Ollerus looked at him with eyes warmed by compassion. The intuitive youth could sense the tension and all the unspoken grievances built between the time of Odin's awakening and now. "She's going to get better," he smiled.

Loki's return smile was forced. He hadn't the capacity for the genuine thing, not while he was depending on the being he despised the most to save one he loved. This was a torture beyond anything his flesh had ever endured, probably some sort of recompense for underestimating Angrboda, a being who was quickly overtaking Odin's place at the top of his hate list. At what point had the rug been pulled so cruelly from beneath his plan that he was to end up here, helpless, useless, and practically speechless since Odin caught him wrestling with Thor over some stupid Midgardian computer.

"See, I told you," Thor had said, snatching back his device. "It was our fighting that woke him up."

Loki had been too paralyzed by Odin's appearance to argue back.

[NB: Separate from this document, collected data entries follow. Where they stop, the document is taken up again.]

### config.mk
export PLATFORM = sky130hd
export DESIGN_NAME = aes_chip_driver
export DESIGN_NICKNAME = d
export VERILOG_FILES = /design/src/rtl/aes_chip_driver.sv
export SDC_FILE = /design/constraint.sdc
export NUM_CORES = 1
export LEC_CHECK = 0
export BUFFER_PORTS_ARGS = -buffer_cell sky130_fd_sc_hd__buf_2
export CAP_MARGIN = 20
export CORE_AREA = 4 4 214 216
export DETAILED_ROUTE_END_ITERATION = 8
export DIE_AREA = 0 0 218 220
export PLACE_DENSITY = 0.56
export SYNTH_ARGS = -nofsm -noshare
export SYNTH_HDL_FRONTEND = slang
export SYNTH_SLANG_ARGS = --single-unit
### constraint.sdc
create_clock -name clk -period 6.3 [get_ports clk]
set_clock_uncertainty 0.1 [all_clocks]
set_input_delay 0 -clock clk [delete_from_list [all_inputs] [get_ports clk]]
set_output_delay 0 -clock clk [all_outputs]
set_load 0.1 [all_outputs]
### src/rtl/aes_chip_driver.sv
// aes_chip_driver
// Sequences one AES-128 chip test run once the chip reset is released:
// settle, stream key then plaintext bytewise (MSB byte first), strobe start,
// wait for done with a timeout, read back 16 ciphertext bytes, compare against
// the expected value and report. A run pulse in DONE repeats the run without
// settling.
//
// Ports
//   clk, rst_n           clock, asynchronous active-low reset
//   chip_rst_n           chip reset from the reset generator (sync to clk);
//                        low aborts the run back to IDLE
//   run                  1-cycle restart pulse, honoured only in DONE
//   key, pt, exp_ct      key, plaintext, expected ciphertext (128 bit)
//   chip_din/_vld/_sel   byte stream to the chip (sel 0 = key, 1 = plaintext)
//   chip_start           1-cycle start strobe
//   chip_done            chip finished (level or pulse)
//   chip_dout_rd         read strobe; chip_dout carries the byte one cycle later
//   chip_dout            ciphertext byte from the chip
//   busy                 high in every state except IDLE and DONE
//   test_done            high in DONE
//   test_pass            ciphertext matched exp_ct (valid with test_done)
//   timeout_err          chip never signalled done (valid with test_done)
//   ct_out               captured ciphertext, MSB byte first
//   latency              cycles from chip_start to chip_done, saturating
module aes_chip_driver #(
    parameter int unsigned SETTLE_CYC  = 4,
    parameter int unsigned TIMEOUT_CYC = 1024,
    parameter int unsigned NBYTES      = 16
) (
    input  logic         clk,
    input  logic         rst_n,
    input  logic         chip_rst_n,
    input  logic         run,
    input  logic [127:0] key,
    input  logic [127:0] pt,
    input  logic [127:0] exp_ct,
    output logic [7:0]   chip_din,
    output logic         chip_din_vld,
    output logic         chip_din_sel,
    output logic         chip_start,
    input  logic         chip_done,
    output logic         chip_dout_rd,
    input  logic [7:0]   chip_dout,
    output logic         busy,
    output logic         test_done,
    output logic         test_pass,
    output logic         timeout_err,
    output logic [127:0] ct_out,
    output logic [15:0]  latency
);

    // One shared counter covers settle, byte index, read index and timeout.
    localparam int unsigned CW = $clog2(TIMEOUT_CYC + SETTLE_CYC + NBYTES + 1);

    localparam logic [CW-1:0] SETTLE_LAST = CW'(SETTLE_CYC - 1);
    localparam logic [CW-1:0] BYTE_LAST   = CW'(NBYTES - 1);
    localparam logic [CW-1:0] READ_LAST   = CW'(NBYTES);
    localparam logic [CW-1:0] TO_LAST     = CW'(TIMEOUT_CYC - 1);

    typedef enum logic [3:0] {
        StIdle,
        StSettle,
        StLoadKey,
        StLoadPt,
        StStart,
        StWaitDone,
        StRead,
        StCheck,
        StDone
    } state_e;

    state_e        state;
    logic [CW-1:0] cnt;

    // Byte idx of a 128-bit operand, counted from the MSB end.
    function automatic logic [7:0] byte_at(input logic [127:0] v, input logic [CW-1:0] idx);
        logic [127:0] sh;
        sh = v << {idx, 3'b000};
        return sh[127:120];
    endfunction

    always_ff @(posedge clk or negedge rst_n) begin
        if (!rst_n) begin
            state        <= StIdle;
            cnt          <= '0;
            chip_din     <= '0;
            chip_din_vld <= 1'b0;
            chip_din_sel <= 1'b0;
            chip_start   <= 1'b0;
            chip_dout_rd <= 1'b0;
            busy         <= 1'b0;
            test_done    <= 1'b0;
            test_pass    <= 1'b0;
            timeout_err  <= 1'b0;
            ct_out       <= '0;
            latency      <= '0;
        end else if (!chip_rst_n) begin
            // Chip held in reset: abandon the run but keep the last ciphertext.
            state        <= StIdle;
            cnt          <= '0;
            chip_din     <= '0;
            chip_din_vld <= 1'b0;
            chip_din_sel <= 1'b0;
            chip_start   <= 1'b0;
            chip_dout_rd <= 1'b0;
            busy         <= 1'b0;
            test_done    <= 1'b0;
            test_pass    <= 1'b0;
            timeout_err  <= 1'b0;
            latency      <= '0;
        end else begin
            chip_start <= 1'b0;
            case (state)
                StIdle: begin
                    state <= StSettle;
                    cnt   <= '0;
                    busy  <= 1'b1;
                end

                StSettle: begin
                    if (cnt == SETTLE_LAST) begin
                        state        <= StLoadKey;
                        cnt          <= '0;
                        chip_din     <= byte_at(key, '0);
                        chip_din_vld <= 1'b1;
                        chip_din_sel <= 1'b0;
                    end else begin
                        cnt <= cnt + 1'b1;
                    end
                end

                StLoadKey: begin
                    if (cnt == BYTE_LAST) begin
                        state        <= StLoadPt;
                        cnt          <= '0;
                        chip_din     <= byte_at(pt, '0);
                        chip_din_sel <= 1'b1;
                    end else begin
                        cnt      <= cnt + 1'b1;
                        chip_din <= byte_at(key, cnt + 1'b1);
                    end
                end

                StLoadPt: begin
                    if (cnt == BYTE_LAST) begin
                        state        <= StStart;
                        cnt          <= '0;
                        chip_din     <= '0;
                        chip_din_vld <= 1'b0;
                        chip_din_sel <= 1'b0;
                        chip_start   <= 1'b1;
                        latency      <= '0;
                    end else begin
                        cnt      <= cnt + 1'b1;
                        chip_din <= byte_at(pt, cnt + 1'b1);
                    end
                end

                StStart: begin
                    state <= StWaitDone;
                    cnt   <= '0;
                end

                StWaitDone: begin
                    // Counting includes the cycle in which done is sampled.
                    if (latency != 16'hFFFF) begin
                        latency <= latency + 16'd1;
                    end
                    if (chip_done) begin
                        state        <= StRead;
                        cnt          <= '0;
                        chip_dout_rd <= 1'b1;
                    end else if (cnt == TO_LAST) begin
                        state       <= StDone;
                        cnt         <= '0;
                        busy        <= 1'b0;
                        test_done   <= 1'b1;
                        test_pass   <= 1'b0;
                        timeout_err <= 1'b1;
                    end else begin
                        cnt <= cnt + 1'b1;
                    end
                end

                StRead: begin
                    // Strobe k goes out while cnt == k; its byte arrives while cnt == k+1.
                    for (int b = 0; b < int'(NBYTES); b++) begin
                        if (cnt == CW'(b + 1)) begin
                            ct_out[127-8*b -: 8] <= chip_dout;
                        end
                    end
                    if (cnt == BYTE_LAST) begin
                        chip_dout_rd <= 1'b0;
                    end
                    if (cnt == READ_LAST) begin
                        state <= StCheck;
                        cnt   <= '0;
                    end else begin
                        cnt <= cnt + 1'b1;
                    end
                end

                StCheck: begin
                    state     <= StDone;
                    busy      <= 1'b0;
                    test_done <= 1'b1;
                    test_pass <= (ct_out == exp_ct);
                end

                StDone: begin
                    if (run) begin
                        state        <= StLoadKey;
                        cnt          <= '0;
                        busy         <= 1'b1;
                        test_done    <= 1'b0;
                        test_pass    <= 1'b0;
                        timeout_err  <= 1'b0;
                        latency      <= '0;
                        chip_din     <= byte_at(key, '0);
                        chip_din_vld <= 1'b1;
                        chip_din_sel <= 1'b0;
                    end
                end

                default: begin
                    state <= StIdle;
                    cnt   <= '0;
                    busy  <= 1'b0;
                end
            endcase
        end
    end

endmodule

==> impl_metrics.py, run 1 <==
metrics = {
    "timing": {
        "setup_viol": 0,
        "maxSlewHeadroom": 0.301,
        "max_freq_ghz": 0.273,
        "hold_violations": 0,
        "tns_ns": 0,
        "post-route-period-util": 0.582,
        "slew_violations": 0,
        "period_minus_slack_ns": 3.66,
        "rsz0062_at_grt": "no",
        "whs_ns": 0.0275,
        "setup_ws_ns": 2.64,
        "tightest_slew_ns": 1.04,
    },
    "grt": {
        "grt-ovfl-total": 0,
        "track_usage": 0.201,
        "grt_pass1_vias": 10500,
        "grt_max_degree": 78,
        "antenna_found_initial": 3,
        "grt_pass1_wl_um": 71100,
    },
    "setup_path": {
        "worst_setup_path_start_kind": "flip-flop",
        "crit_required_ns": 6.50,
        "cp_slowest_cell": "ha_2",
        "path_max_fanout": 32,
        "crit_chain": "inv_1 > ha_2 > buf_4 > mux4_2 > mux2_2 > o22ai_1 > a221o_1 > o211ai_1",
        "cp-end-kind": "flip-flop",
        "critPathMaxStageDelay_ns": 0.84,
        "crit_type": "flip-flop to flip-flop",
        "rrSetupSlack_ns": 2.64,
        "arrival_ns": 3.87,
        "worst-r2r-cell-count": 8,
    },
    "placement": {
        "place_congestion": 0.973,
        "dp_worst_setup_slack_ns": 2.58,
        "place_area_um2": 14800,
        "io_buffer_count": 556,
        "hpwl_um": 40300,
    },
    "synth": {
        "synth_fa_ha_area_frac": 0.00544,
        "synth.area.top_cells": "dfrtp_1 (38%), mux2_2 (14%), mux4_2 (12%), xor2_1 (6.2%), xnor2_1 (3.3%)",
        "yosysWarnings": 0,
        "synth_common_cells": "dfrtp_1 (175), mux2_2 (146), xor2_1 (82), mux4_2 (62), nand2_1 (45)",
        "synthMuxAreaShare": 0.285,
        "yosysTopAreaCellShare": 0.381,
        "yosys.area.top_type": "dfrtp_1",
        "syn-cell-area_um2": 11500,
        "seq_area_frac_synth": 0.381,
        "synth-simple-area-share": 0.116,
        "synth_cell_types": 74,
        "syn_area_per_cell_um2": 11.8,
        "synth_edf_count": 0,
        "synthCells": 971,
        "async_flop_share": 1.00,
        "synth.most_common_cell": "dfrtp_1",
        "ys_ff_latch": 175,
        "synth_fp_nets": 1373,
        "synth_top_family_by_area": "multiplexers",
        "synthFlopType": "dfrtp_1",
        "synth-xor-area-share": 0.0966,
        "synth_compound_area_frac": 0.0827,
    },
    "floorplan": {
        "start_util": 0.262,
        "rows": 77,
        "coreArea_um2": 43900,
        "die_y_um": 220,
        "die_x_um": 218,
        "die_area_um2": 48000,
        "pin_count": 557,
    },
    "power": {
        "powerDensity_nw_per_um2": 231,
        "irDropWorstVdd_v": 0.000152,
        "leakage_nw": 7.74,
    },
    "final_layout": {
        "stdcell_area_um2": 15600,
        "syn2layout_area_growth_pct": 36.0,
        "finish.net_count": 1919,
        "fin_util": 0.356,
        "drive_above_1_share": 0.549,
        "fill_cells": 4486,
    },
    "routing": {
        "wire_per_inst_um": 23.7,
        "drt-total-wl_um": 50400,
        "drt-initial-drc-count": 750,
        "drc": 0,
        "postRouteAntennaNets": 0,
        "viasPerCell": 4.96,
        "firstDrtPassIters": 4,
        "vias": 10500,
    },
    "clocking": {
        "cts_tree": "built",
        "clk_pin_slew_ns": 0.07,
        "clockBufferDepth": 2,
        "clock-sinks": 175,
        "h-tree-depth": 4,
        "ctsResizeCount": 0,
        "cts_buffers": 17,
        "cts_root_buf": "clkbuf_16",
        "clock_latency_ns": 0.44,
    },
    "run_status": {
        "status": "finished clean",
    },
    "min_path": {
        "holdPathStages": 5,
        "hold_path_class": "primary input to flip-flop",
    },
    "job": {
        "cap_violations": 0,
    },
}
## report_power, final
part / internal, mW / leakage (nW) / switching [mW] / total, mW
clock: 0.624 / 0.301 / 0.514 / 1.14
sequential: 1.16 / 2.43 / 0.0927 / 1.25
combinational: 0.489 / 5.01 / 0.734 / 1.22
## path summary, 6_finish.rpt
path / startpoint / end
setup / recovery: cnt[0] / chip_din[1]
hold / removal: exp_ct[34] / test_pass
setup reg to reg: cnt[0] / chip_din[1]
hold reg to reg: chip_din[2] / chip_din[2]
max in group asynchronous: rst_n / ct_out[28]
min in group asynchronous: rst_n / ct_out[51]
## layout by cell type (no fill, tap or decap), types with 4 or more instances in the layout
cell and n:
mux2i_1 18, nor2_2 12, nor2b_1 10, a31oi_1 11, o21ai_1 6, nor2_8 4
dlygate4sd3_1 18, xor2_1 82, clkbuf_16 17, buf_4 7, nand2b_1 6, nand4_1 30
ha_1 4, nand3_1 16, a22o_1 12, buf_2 556, inv_8 4, dfrtp_1 174
mux2_2 146, nor4_1 24, nor2_1 19, o21ai_0 24, mux4_2 62, xnor2_1 43
a21boi_0 4, and2_1 6, nand2_1 45, inv_1 20, o31ai_1 7, a221o_1 8
o22ai_1 15, and3_1 9, o211ai_1 5, a21oi_1 23, nor3_1 8
## cell type report
| class | instances | area [µm²] | area share |
|---|---|---|---|
| Inverter | 20 | 75.1 | 0.00480 |
| Tap cell | 592 | 741 | 0.0474 |
| Antenna cell | 3 | 7.51 | 0.000480 |
| Clock inverter | 13 | 171 | 0.0110 |
| Multi-Input combinational cell | 720 | 6760 | 0.432 |
| Timing Repair Buffer | 583 | 3050 | 0.195 |
| Sequential cell | 175 | 4380 | 0.280 |
| Clock buffer | 19 | 453 | 0.0290 |
## per-layer routing
| layer | GRT usage | up-vias | wire [µm] |
|---|---|---|---|
| li1 | - | 4775 | - |
| met1 | 0.291 | 5428 | 23300 |
| met2 | 0.318 | 316 | 24200 |
| met3 | 0.0349 | 23 | 2540 |
| met4 | 0.0383 | 0 | 439 |
| met5 | 0 | - | 0 |
## sequential cells by signal (all words and copies together), names as in the netlist
name and count:
chip_din 8, ct_out 128, chip_dout_rd 1, chip_start 1, cnt 11, chip_din_sel 1, chip_din_vld 1, latency 16
busy 1, test_done 1, state 4, timeout_err 1, test_pass 1
## through the flow
stage / std cells / power, mW
2_1_floorplan: 971 / 2.09
3_3_place_gp: 2070 / 2.48
3_5_place_dp: 2071 / 2.48
4_1_cts: 2122 / 3.66
5_1_grt: 2124 / 3.79
6_report: 2125 / 3.62
## cell families after synthesis
group,Yosys count
mux,228
simple gates,222
flops,175
compound gates,139
xor+xnor,126
buf+inv,76
fa+ha+maj,5
## worst max-delay path, delay by kind of cell (launching register included)
kind                     cells  cell delay (ns)
flip-flops                   1             0.77
buffers and inverters        2             0.50
AO/OA/AOI/OAI                3             0.48
multiplexers                 2             0.81
adder cells (fa/ha/maj)      1             0.84
## timing repair
item                      CTS  global route
hold buffers               19             0
buffers inserted            0             0
hold endpoints to repair   57             0
Power figures use the tool's default switching activity.
==> inputs of run 2 (changes only) <==
==> config.mk (replaced) <==
export PLATFORM = sky130hd
export DESIGN_NAME = aes_chip_driver
export DESIGN_NICKNAME = d
export VERILOG_FILES = /design/src/rtl/aes_chip_driver.sv
export SDC_FILE = /design/constraint.sdc
export NUM_CORES = 1
export LEC_CHECK = 0
export ABC_AREA = 1
export BUFFER_PORTS_ARGS = -buffer_cell sky130_fd_sc_hd__buf_2
export CAP_MARGIN = 20
export CORE_AREA = 4 4 218 220
export DETAILED_ROUTE_END_ITERATION = 8
export DIE_AREA = 0 0 222 224
export PLACE_DENSITY = 0.59
export SYNTH_ARGS = -nofsm -noshare
export SYNTH_HDL_FRONTEND = slang
export SYNTH_SLANG_ARGS = --single-unit
==> constraint.sdc (replaced) <==
create_clock -name clk -period 3.1 [get_ports clk]
set_clock_uncertainty 0.1 [all_clocks]
set_input_delay 0 -clock clk [delete_from_list [all_inputs] [get_ports clk]]
set_output_delay 0 -clock clk [all_outputs]
set_load 0.1 [all_outputs]
==> impl_metrics.py, run 2 <==
metrics = {
    "run_status": {
        "status": "finished clean",
    },
    "setup_path": {
        "crit_type": "flip-flop to flip-flop",
        "crit_required_ns": 3.37,
        "path_max_fanout": 18,
        "cp-end-kind": "flip-flop",
        "arrival_ns": 2.99,
        "worst_setup_path_start_kind": "flip-flop",
    },
    "floorplan": {
        "die_y_um": 224,
        "coreArea_um2": 45300,
        "pin_count": 557,
        "rows": 78,
        "start_util": 0.279,
        "die_area_um2": 49700,
        "die_x_um": 222,
    },
    "clocking": {
        "cts_buffers": 17,
        "clock-sinks": 175,
        "ctsResizeCount": 0,
        "clk_pin_slew_ns": 0.08,
        "clockBufferDepth": 2,
        "cts_tree": "built",
        "clock_latency_ns": 0.44,
        "cts_root_buf": "clkbuf_16",
        "h-tree-depth": 4,
    },
    "synth": {
        "syn-cell-area_um2": 12600,
        "yosysWarnings": 0,
        "syn_area_per_cell_um2": 6.43,
        "synth_common_cells": "nand2_1 (577), inv_1 (287), nand3_1 (211), nor2_1 (195), dfrtp_1 (175)",
        "synth-xor-area-share": 0.0805,
        "yosysTopAreaCellShare": 0.347,
        "synth_fp_nets": 2366,
        "synthCells": 1964,
        "synthMuxAreaShare": 0,
        "synth_edf_count": 0,
        "synth.area.top_cells": "dfrtp_1 (35%), nand2_1 (17%), inv_1 (8.5%), nand3_1 (8.4%), nor2_1 (5.8%)",
        "async_flop_share": 1.00,
        "synthFlopType": "dfrtp_1",
        "synth.most_common_cell": "nand2_1",
        "synth_cell_types": 37,
        "yosys.area.top_type": "dfrtp_1",
        "synth_compound_area_frac": 0.0762,
        "synth_top_family_by_area": "simple AND/OR/NAND/NOR gates",
        "ys_ff_latch": 175,
        "synth-simple-area-share": 0.377,
        "seq_area_frac_synth": 0.347,
        "synth_fa_ha_area_frac": 0.00495,
    },
    "timing": {
        "slew_violations": 0,
        "hold_violations": 0,
        "tns_ns": 0,
        "rsz0062_at_grt": "no",
        "post-route-period-util": 0.876,
        "max_freq_ghz": 0.368,
        "tightest_slew_ns": 0.858,
        "maxSlewHeadroom": 0.428,
        "setup_viol": 0,
        "whs_ns": 0.0470,
        "period_minus_slack_ns": 2.71,
    },
    "routing": {
        "postRouteAntennaNets": 0,
        "drt-total-wl_um": 59500,
        "drc": 0,
        "vias": 14800,
        "wire_per_inst_um": 19.1,
        "viasPerCell": 4.75,
        "firstDrtPassIters": 5,
        "drt-initial-drc-count": 1048,
    },
    "final_layout": {
        "layout_common_cells": "nand2_1 (577), buf_2 (555), inv_1 (286)",
        "syn2layout_area_growth_pct": 33.7,
        "fill_cells": 4961,
        "reg_top3": "ct_out x128, latency x16, cnt x11",
        "final_common_cell": "nand2_1",
        "finish.net_count": 2904,
        "multi_input_area_um2": 6830,
        "ff_latch_area_um2": 4380,
        "drive_above_1_share": 0.276,
        "largest_register": "ct_out",
        "largest_reg_flops": 128,
    },
    "grt": {
        "antenna_found_initial": 3,
        "grt_pass1_wl_um": 88500,
        "grt_max_degree": 131,
        "track_usage": 0.229,
        "grt_pass1_vias": 14800,
        "grt-ovfl-total": 0,
    },
    "power": {
        "irDropWorstVdd_v": 0.000388,
        "powerDensity_nw_per_um2": 506,
        "leakage_nw": 9.62,
    },
    "placement": {
        "place_congestion": 0.937,
        "io_buffer_count": 556,
        "hpwl_um": 47800,
    },
    "min_path": {
        "hold_path_class": "primary input to async pin",
    },
    "job": {
        "cap_violations": 0,
    },
}
==> run 2: per-layer routing <==
metal,track usage,part of all wire
met1,0.278,0.41
met2,0.422,0.51
met3,0.0383,0.056
met4,0.0562,0.023
met5,0,0
==> run 2: logic make-up after synthesis <==
group | after synthesis
and+or+nand+nor | 1116
buffers and inverters | 374
AOI/OAI and AO/OA | 178
DFF | 175
xor gates and xnor gates | 116
adders and majority gates | 5
==> run 2: final timing paths <==
check	cells after the start	slack, ns	endpoint	start
setup reg to reg	8	0.39	chip_din[4]	state[3]
hold / removal	2	0.05	ct_out[87]	rst_n
min in group clk	3	0.10	ct_out[51]	chip_dout[3]
max in group asynchronous	3	1.91	ct_out[15]	rst_n
setup / recovery	8	0.39	chip_din[4]	state[3]
hold reg to reg	2	0.38	test_done	test_done
==> run 2: layout make-up <==
cell class | count | area share
clock buffers | 18 | 0.0260
flip-flops and latches | 175 | 0.260
diodes | 2 | 0.000297
inverters | 291 | 0.0648
repair buffers | 602 | 0.192
clock inverters | 14 | 0.00823
well taps | 600 | 0.0445
multi-input cells | 1415 | 0.405
==> run 2: what timing repair did <==
item | in CTS | in global routing
hold buffers | 20 | 0
buffers inserted | 0 | 0
endpoints found under the hold margin | 89 | 0
==> run 2: where the power goes <==
part | switching [mW] | internal [mW]
registers | 0.0854 | 2.38
clock network | 1.08 | 1.10
logic | 2.70 | 1.20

The events following all seemed to blur together in a stupefied dream, Thor pulling them off the floor, slathering the old badger with praise and gratitude, then guiding him into the healing chamber while he explained why they woke him up. At one point Odin had squeezed Loki's shoulder with an unspoken relief, but the moment was shortened, thankfully, as Eir descended up them and scanned Odin's state of health.

He watched from behind as the All-Father worked, noting the creases and folds in the regal armor where flesh once fit it. He had withered even more since Loki last saw him. According to Frigga's observations, he has been deteriorating ever since he used dark energy to send Thor to Midgard while the Bifrost was disabled. It showed in the thinning of his hair, the dullness of his beard, and the deeper set of his eyepatch. He was no longer the stout ruler of Loki's youth, but a shadow of a king ready to be succeeded.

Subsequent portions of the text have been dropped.